======== RECORD EXCERPTS ========

Context: an optimization exercise on an open-source flow, tuned for small area. The choices shown serve that exercise and are no tape-out recipe.
Function was checked by simulation only, so behaviour that the tests miss may differ from the original.
No activity file was given, so power comes from the tool's default toggle rates.

--- flow/config.mk ---
export PLATFORM = sky130hd
export DESIGN_NAME = processor
export DESIGN_NICKNAME = processor
export VERILOG_FILES = /design/flow/design.v
export SDC_FILE = /design/flow/constraint.sdc
export NUM_CORES = 4
export LEC_CHECK = 0
export CAP_MARGIN = 20
export CORE_MARGIN = 2
export CORE_UTILIZATION = 70
export PLACE_DENSITY = 0.75
export SLEW_MARGIN = 20
--- flow/constraint.sdc ---
create_clock -name core_clock -period 10.0 [get_ports {clock}]
set_input_delay 2.0000 -clock core_clock [delete_from_list [all_inputs] [get_ports {clock}]]
set_output_delay 2.0000 -clock core_clock [all_outputs]
set_load 0.01 [all_outputs]
--- flow/design.v ---
`default_nettype none
package cpu_pkg;
    localparam int WORD_W = 32;
    localparam int REG_W  = 5;
    localparam int OP_W   = 5;
    typedef logic [WORD_W-1:0] word_t;     
    typedef logic [WORD_W-1:0] insn_t;
    typedef logic [REG_W-1:0]  reg_idx_t;
    typedef logic [OP_W-1:0]   opcode_t;
    typedef logic [OP_W-1:0]   alu_op_t;
    typedef enum logic [1:0] {FWD_RF, FWD_MEM, FWD_WB} fwd_sel_t;
    localparam opcode_t OP_RTYPE = 5'd0;
    localparam opcode_t OP_J     = 5'd1;
    localparam opcode_t OP_BNE   = 5'd2;
    localparam opcode_t OP_JAL   = 5'd3;
    localparam opcode_t OP_JR    = 5'd4;
    localparam opcode_t OP_ADDI  = 5'd5;
    localparam opcode_t OP_BLT   = 5'd6;
    localparam opcode_t OP_SW    = 5'd7;
    localparam opcode_t OP_LW    = 5'd8;
    localparam alu_op_t ALU_ADD = 5'd0;
    localparam alu_op_t ALU_SUB = 5'd1;
    localparam alu_op_t ALU_AND = 5'd2;
    localparam alu_op_t ALU_OR  = 5'd3;
    localparam alu_op_t ALU_SLL = 5'd4;
    localparam alu_op_t ALU_SRA = 5'd5;
    localparam int OPC_HI   = 31;
    localparam int OPC_LO   = 27;
    localparam int RD_HI    = 26;
    localparam int RD_LO    = 22;
    localparam int RS_HI    = 21;
    localparam int RS_LO    = 17;
    localparam int RT_HI    = 16;
    localparam int RT_LO    = 12;
    localparam int SHAMT_HI = 11;
    localparam int SHAMT_LO = 7;
    localparam int FUNC_HI  = 6;
    localparam int FUNC_LO  = 2;
    localparam int IMM_HI   = 16;    
    localparam int IMM_LO   = 0;
    localparam int TGT_HI   = 26;    
    localparam int TGT_LO   = 0;
    localparam reg_idx_t LINK_REG = 5'd31;    
    localparam insn_t    NOP_INSN = '0;       
endpackage
`default_nettype wire
`timescale 1ns/1ns
`default_nettype none
module processor (
    input  logic        clock,
    input  logic        rst_n,
    output logic [31:0] address_imem,
    input  logic [31:0] q_imem,
    output logic [31:0] address_dmem,
    output logic [31:0] data,
    output logic        wren,
    input  logic [31:0] q_dmem,
    output logic        ctrl_writeEnable,
    output logic [4:0]  ctrl_writeReg,
    output logic [4:0]  ctrl_readRegA,
    output logic [4:0]  ctrl_readRegB,
    output logic [31:0] data_writeReg,
    input  logic [31:0] data_readRegA,
    input  logic [31:0] data_readRegB
);
    localparam logic [2:0] S_F = 3'd0, S_E1 = 3'd1, S_E2 = 3'd2, S_M = 3'd3, S_P = 3'd4;
    logic [31:0] pc;      
    logic [31:0] x;       
    logic [31:0] y;       
    logic [4:0]  ra;      
    logic [2:0]  st;
    logic        we_r;
    logic        wren_r;
    logic        taken_r;
    logic [4:0]  op, rd, rs, rt, sh, fn;
    assign op = q_imem[31:27];
    assign rd = q_imem[26:22];
    assign rs = q_imem[21:17];
    assign rt = q_imem[16:12];
    assign sh = q_imem[11:7];
    assign fn = q_imem[6:2];
    logic is_r, is_j, is_bne, is_jal, is_jr, is_addi, is_blt, is_sw, is_lw;
    assign is_r    = (op == 5'd0);
    assign is_j    = (op == 5'd1);
    assign is_bne  = (op == 5'd2);
    assign is_jal  = (op == 5'd3);
    assign is_jr   = (op == 5'd4);
    assign is_addi = (op == 5'd5);
    assign is_blt  = (op == 5'd6);
    assign is_sw   = (op == 5'd7);
    assign is_lw   = (op == 5'd8);
    logic [31:0] imm, tgt;
    assign imm = {{15{q_imem[16]}}, q_imem[16:0]};
    assign tgt = {{5{q_imem[26]}}, q_imem[26:0]};
    logic [31:0] port;
    assign port = data_readRegA;
    logic [31:0] op1, op2, sum;
    logic        cin;
    always_comb begin
        op1 = pc;
        op2 = 32'd0;
        cin = 1'b1;
        if (st == S_P) begin
            if (is_j || is_jal) begin
                op1 = 32'd0;
                op2 = tgt;
                cin = 1'b0;
            end else if (is_jr) begin
                op1 = y;
                cin = 1'b0;
            end else if (taken_r) begin
                op2 = imm;
            end
        end else if (!is_jal) begin
            op1 = y;
            if (is_r && fn == 5'd0) begin
                op2 = port;
                cin = 1'b0;
            end else if (is_r || is_bne || is_blt) begin
                op2 = ~port;
            end else begin
                op2 = imm;
                cin = 1'b0;
            end
        end
    end
    assign sum = op1 + op2 + {31'd0, cin};
    logic eq, lt, taken;
    assign eq    = (sum == 32'd0);
    assign lt    = (y[31] ^ port[31]) ? y[31] : sum[31];    
    assign taken = (is_bne && !eq) || (is_blt && !lt && !eq);
    logic [31:0] alu;
    always_comb begin
        alu = sum;
        if (is_r) begin
            case (fn)
                5'd0, 5'd1: alu = sum;
                5'd2: alu = y & port;
                5'd3: alu = y | port;
                5'd4: alu = y << sh;
                5'd5: alu = $signed(y) >>> sh;
                default: alu = 32'd0;
            endcase
        end
    end
    logic writes;
    assign writes = (is_r || is_addi || is_lw || is_jal) && ((rd != 5'd0) || is_jal);
    always_ff @(posedge clock) begin
        x <= (st == S_M) ? q_dmem : alu;
        y <= port;
        case (st)
            S_F:     ra <= rs;
            S_E1:    ra <= is_r ? rt : rd;
            default: ra <= is_jal ? 5'd31 : rd;
        endcase
        taken_r <= taken;
    end
    always_ff @(posedge clock) begin
        if (!rst_n) begin
            st     <= S_F;
            pc     <= 32'd0;
            we_r   <= 1'b0;
            wren_r <= 1'b0;
        end else begin
            we_r   <= 1'b0;
            wren_r <= 1'b0;
            case (st)
                S_F:  st <= S_E1;
                S_E1: st <= S_E2;
                S_E2: begin
                    st     <= is_lw ? S_M : S_P;
                    we_r   <= writes && !is_lw;
                    wren_r <= is_sw;
                end
                S_M: begin
                    st   <= S_P;
                    we_r <= writes;
                end
                default: begin
                    st <= S_F;
                    pc <= sum;
                end
            endcase
        end
    end
    assign address_imem     = pc;
    assign address_dmem     = x;
    assign data             = y;
    assign wren             = wren_r;
    assign ctrl_writeEnable = we_r;
    assign ctrl_writeReg    = ra;
    assign data_writeReg    = x;
    assign ctrl_readRegA    = ra;
    assign ctrl_readRegB    = ra;
endmodule
`default_nettype wire
--- flow/flow/run.sh ---
#!/bin/bash
# Standard ORFS layout, except that the port buffers use the smallest buffer cell.
set -euo pipefail
export BUFFER_PORTS_ARGS="-buffer_cell sky130_fd_sc_hd__buf_1"
bash standard.sh "BUFFER_PORTS_ARGS=$BUFFER_PORTS_ARGS" finish > layout.log 2>&1
--- flow/standard.sh ---
#!/bin/bash
# synth_recipe.tcl (not shown) runs the flow's synth.tcl, then flattens the netlist and writes it again
# the make line also repeats each setting of config.mk as NAME=value (left out here)
make -C /OpenROAD-flow-scripts/flow DESIGN_CONFIG=/design/flow/config.mk WORK_HOME=/design/flow/orfs CLKGATE_MAP_FILE= SYNTH_SCRIPT=/design/flow/synth_recipe.tcl "${@:-finish}"
==> summary.txt, run 1 <==
- The flow ran to the end and the layout has no timing, DRC or antenna violations.
- OpenSTA, run right after detailed placement, puts the worst setup slack at approximately 2700 ps.
* Sequential element share of the synthesized area: approximately a fifth
- In this run, synthesis produced a sequential element count of between 100 and 150.
- Count of hold buffers inserted by post-cts repair: 0
- Final Slew Violations: 0
- Input and output buffers added on the ports amount to about 240.
* Number of global-route vias before repair: 10900
- Measured on the finished design, the core utilization comes to between 70 and 80%.
- The number of antenna violations at the first check in global routing came to 1.
* Peak ir drop on the vdd network: approximately 0.000095 V
- The die covers between 15000 and 20000 um2.
* Total half-perimeter wirelength after legalization and detailed placement: roughly 31000 um
- In the layout the commonest cells are 238 x sky130_fd_sc_hd__buf_1, 176 x sky130_fd_sc_hd__nor2_1, 145 x sky130_fd_sc_hd__a21oi_1.
* Maximum Capacitance Violations: 0
* Cell taking the most area after synthesis: sky130_fd_sc_hd__dfxtp_1
* Number of buffers added for setup after CTS: 0
* Setup crit start kind: primary input
- Area inside the core boundary: between 15000 and 20000 um2
- Area growth from synthesis to layout: 8.23%
* WS Path Type: primary input to flop
- Initial core utilization: around 71%
* Post-synth ARST share: 0%
- Data arrival at the endpoint of the critical path: roughly 7500 ps
- Final sum of negative setup slack: 0 ps
- The most critical setup path has its startpoint at q_imem[4].
* Deepest clock path buffer count: 2
* Tmin final: between 7000 and 8000 ps
- Boundary pin count: between 200 and 300
- Tightest Pin Transition: roughly 1200 ps
- The first global-routing pass estimated between 60000 and 70000 um of wire.
* Violation count after the first detailed-routing iteration: roughly 2700
* Category of the worst setup path capture point: flop
- The synthesized design contains 0 enable-type register cells.
- TritonCTS built the clock tree.
- Dividing the detail-routed wire length by the instance count gives 24.8 um.
- Leakage Power: between 4 and 5 nW
* Top cells by area in the synthesized netlist: sky130_fd_sc_hd__dfxtp_1 20%, sky130_fd_sc_hd__mux4_2 9.8%, sky130_fd_sc_hd__mux2i_1 8.8%, sky130_fd_sc_hd__a21oi_1 6.7%, sky130_fd_sc_hd__nor2_1 6.1%
- At the end of routability-driven placement, the weighted congestion stood at 1.13.
- Global routing consumed, on the met1 layer, 66.5% of the routing resources.
* Maximum clock frequency: around 140 MHz
- Vertical extent of the die: 128 um
- Primary flip-flop cell chosen by synthesis mapping: sky130_fd_sc_hd__dfxtp_1
* Number of gates resized after cts: 0
- Fraction of final layout cells sized beyond drive strength 1: around 7.3%
- The tree is rooted in a sky130_fd_sc_hd__clkbuf_16.
- For this run, design rule violations remaining after detail routing come to 0.
- In the global route stage, overall resource usage came out at approximately half.
- The tightest min-delay check is of the flop to flop type.
* Clock Skews: 20.4 ps
* Horizontal die dimension: ~130 um
- In the finished design, the share of the clock period the worst path needs comes to between 70% and 80%.
* Relative max-transition margin: roughly a fifth
- After global routing the overflow that remains totals 0.
* Total clock sinks: about 110
- Layout net count: about 1700
* Synthesized area per cell: between 7 and 8 um2
- Post-Route WL: between 40000 and 50000 um
- Number of optimization iterations in the first detailed-route pass: 10
- The number of nets handed over by synthesis was approximately 1500.
* Grt met2 use: about 76%
- Fill cells in the final layout number between 1000 and 1500.
- In the routed layout, each cell is associated on average with a via count of roughly 7.3.
* Total power density per cell area: around 150 nW/um2
- The library cell used most frequently in the layout, excluding fill and tap cells, is sky130_fd_sc_hd__buf_1.
- Post-route antenna net violation count: 0
- For this run, the number of Yosys warnings is 1.
- Maximum fanout count along the critical path: 32
* Number of placement rows: 45
- Setup repair after global routing missed its margin: false
* Hold_sp: pc[2]
* Endpoints failing setup: 0
- Across all setup checks in the final design, the least slack found is between 2000 and 3000 ps.
- Clock buffers created by TritonCTS: 9
* DR vias: between 10000 and 15000
* Most utilized layer in the global route result: met2
* FF-to-FF Start: st[0]
* Met3 track demand over resource: about 11%
- Clk slew on worst S/H paths: about 70 ps
- The top cell type by area accounts for 19.9% of the synthesized area.
* Clock latency on the worst-skew pair: around 370 ps
- Post-synth design cell area: ~11000 um2
- CP Data Required Time: about 10000 ps
- Netlist cell types: 75
- Entering global routing, the biggest net connects between 60 and 70 pins.
- Mapped Cells: about 1400
- Count of endpoints failing hold in the final timing report: 0
- CTS HTree Levels: 3
==> flip-flops by register name, summed over array words and instances (netlist names) <==
register	cells
pc	32
x	32
y	32
ra	5
st	3
taken_r	1
we_r	1
wren_r	1
==> per-layer routing <==
layer	share of wire [%]	vias to the layer above	wire, um
li1	-	5353	-
met1	35	5573	14800
met2	42	1153	17900
met3	15	255	6160
met4	7.8	0	3270
met5	0	-	0
==> metrics by stage <==
| step | cell area, um2 | hold WS, ps | total power [mW] | instances |
|---|---|---|---|---|
| floorplan | 10800 | 550 | 1.13 | 1383 |
| global placement | 11400 | 511 | 1.31 | 1681 |
| detailed placement | 11400 | 521 | 1.33 | 1681 |
| CTS | 11700 | 537 | 1.71 | 1697 |
| global route | 11700 | 563 | 1.82 | 1697 |
| finish | 11700 | 535 | 1.75 | 1698 |
==> synth_stat cells (13+ instances only) <==
cell	count
sky130_fd_sc_hd__buf_4	42
sky130_fd_sc_hd__mux4_2	47
sky130_fd_sc_hd__xnor2_1	16
sky130_fd_sc_hd__a222oi_1	14
sky130_fd_sc_hd__maj3_1	31
sky130_fd_sc_hd__ha_1	32
sky130_fd_sc_hd__nand2_1	108
sky130_fd_sc_hd__inv_1	18
sky130_fd_sc_hd__a22oi_1	16
sky130_fd_sc_hd__a31oi_1	13
sky130_fd_sc_hd__nor2_1	176
sky130_fd_sc_hd__o22ai_1	13
sky130_fd_sc_hd__a22o_1	28
sky130_fd_sc_hd__dfxtp_1	107
sky130_fd_sc_hd__mux2i_1	95
sky130_fd_sc_hd__o211ai_1	16
sky130_fd_sc_hd__clkbuf_1	88
sky130_fd_sc_hd__a21oi_1	145
sky130_fd_sc_hd__nor3_1	26
sky130_fd_sc_hd__nand2b_1	16
sky130_fd_sc_hd__o21a_1	13
sky130_fd_sc_hd__o21ai_0	104
sky130_fd_sc_hd__nand3_1	15
sky130_fd_sc_hd__nor2b_1	31
==> area by class of cell <==
type	instances	area [um2]	share of cell area, %
clock buffer	10	239	2.05
timing repair buffer	261	1060	9.06
sequential	107	2140	18.4
antenna	1	2.50	0.0214
inverter	21	78.8	0.675
tap	188	235	2.01
multi-input combinational	1104	7850	67.2
clock inverter	6	70.1	0.600
==> path summary, 6_finish.rpt <==
check                  to  slack (ps)  depth (start not counted)
hold reg to reg     pc[2]         540                          1
setup / recovery  taken_r        2770                         22
setup reg to reg  taken_r        4400                         19
hold / removal      pc[2]         540                          1
==> kinds of logic (layout without fill, tap and decap cells) <==
family,after synthesis,count (layout),share of synthesized area [%]
simple gates,424,424,18.1
xor+xnor,28,28,2.27
flops,107,107,19.9
compound gates,440,440,26.1
fa+ha+maj,65,65,6.96
other cells,0,1,0
buf+inv,172,298,7.64
mux,147,147,19.1
==> power by group <==
part / leakage (nW) / total [mW] / switching [mW] / internal, mW
Sequential: 0.891 / 0.553 / 0.0606 / 0.492
Clock: 0.142 / 0.390 / 0.187 / 0.204
Combinational: 3.34 / 0.804 / 0.513 / 0.291
Total: 4.37 / 1.75 / 0.760 / 0.987
==> worst max-delay path, cell delays in order <==
cell                        delay, ps
sky130_fd_sc_hd__buf_1            180
sky130_fd_sc_hd__or4_1            690
sky130_fd_sc_hd__nor4_4           200
sky130_fd_sc_hd__nand2b_1         140
sky130_fd_sc_hd__buf_4            340
sky130_fd_sc_hd__nor2_1            70
sky130_fd_sc_hd__a21oi_1          130
sky130_fd_sc_hd__nor2_1            50
sky130_fd_sc_hd__a21oi_1          230
sky130_fd_sc_hd__fa_1             250
sky130_fd_sc_hd__inv_1             70
sky130_fd_sc_hd__fa_1             480
sky130_fd_sc_hd__a21o_1           260
sky130_fd_sc_hd__a221oi_1         420
sky130_fd_sc_hd__nand2b_1         250
sky130_fd_sc_hd__nor3_1            90
sky130_fd_sc_hd__a211o_1          370
sky130_fd_sc_hd__a211oi_1         260
sky130_fd_sc_hd__xor2_1           470
sky130_fd_sc_hd__nand4bb_1        190
sky130_fd_sc_hd__nor4_2           200
sky130_fd_sc_hd__a21oi_1          120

========

▸ DIRECTIONS FOR THIS TASK: Please return only the lines above, starting at the line that has "- Vertical extent of the die: 128 um" and ending at the line that has "- For this run, design", keeping both and leaving each one unchanged.

▸ RESULT OF THIS EXERCISE:
- Vertical extent of the die: 128 um
- Primary flip-flop cell chosen by synthesis mapping: sky130_fd_sc_hd__dfxtp_1
* Number of gates resized after cts: 0
- Fraction of final layout cells sized beyond drive strength 1: around 7.3%
- The tree is rooted in a sky130_fd_sc_hd__clkbuf_16.
- For this run, design rule violations remaining after detail routing come to 0.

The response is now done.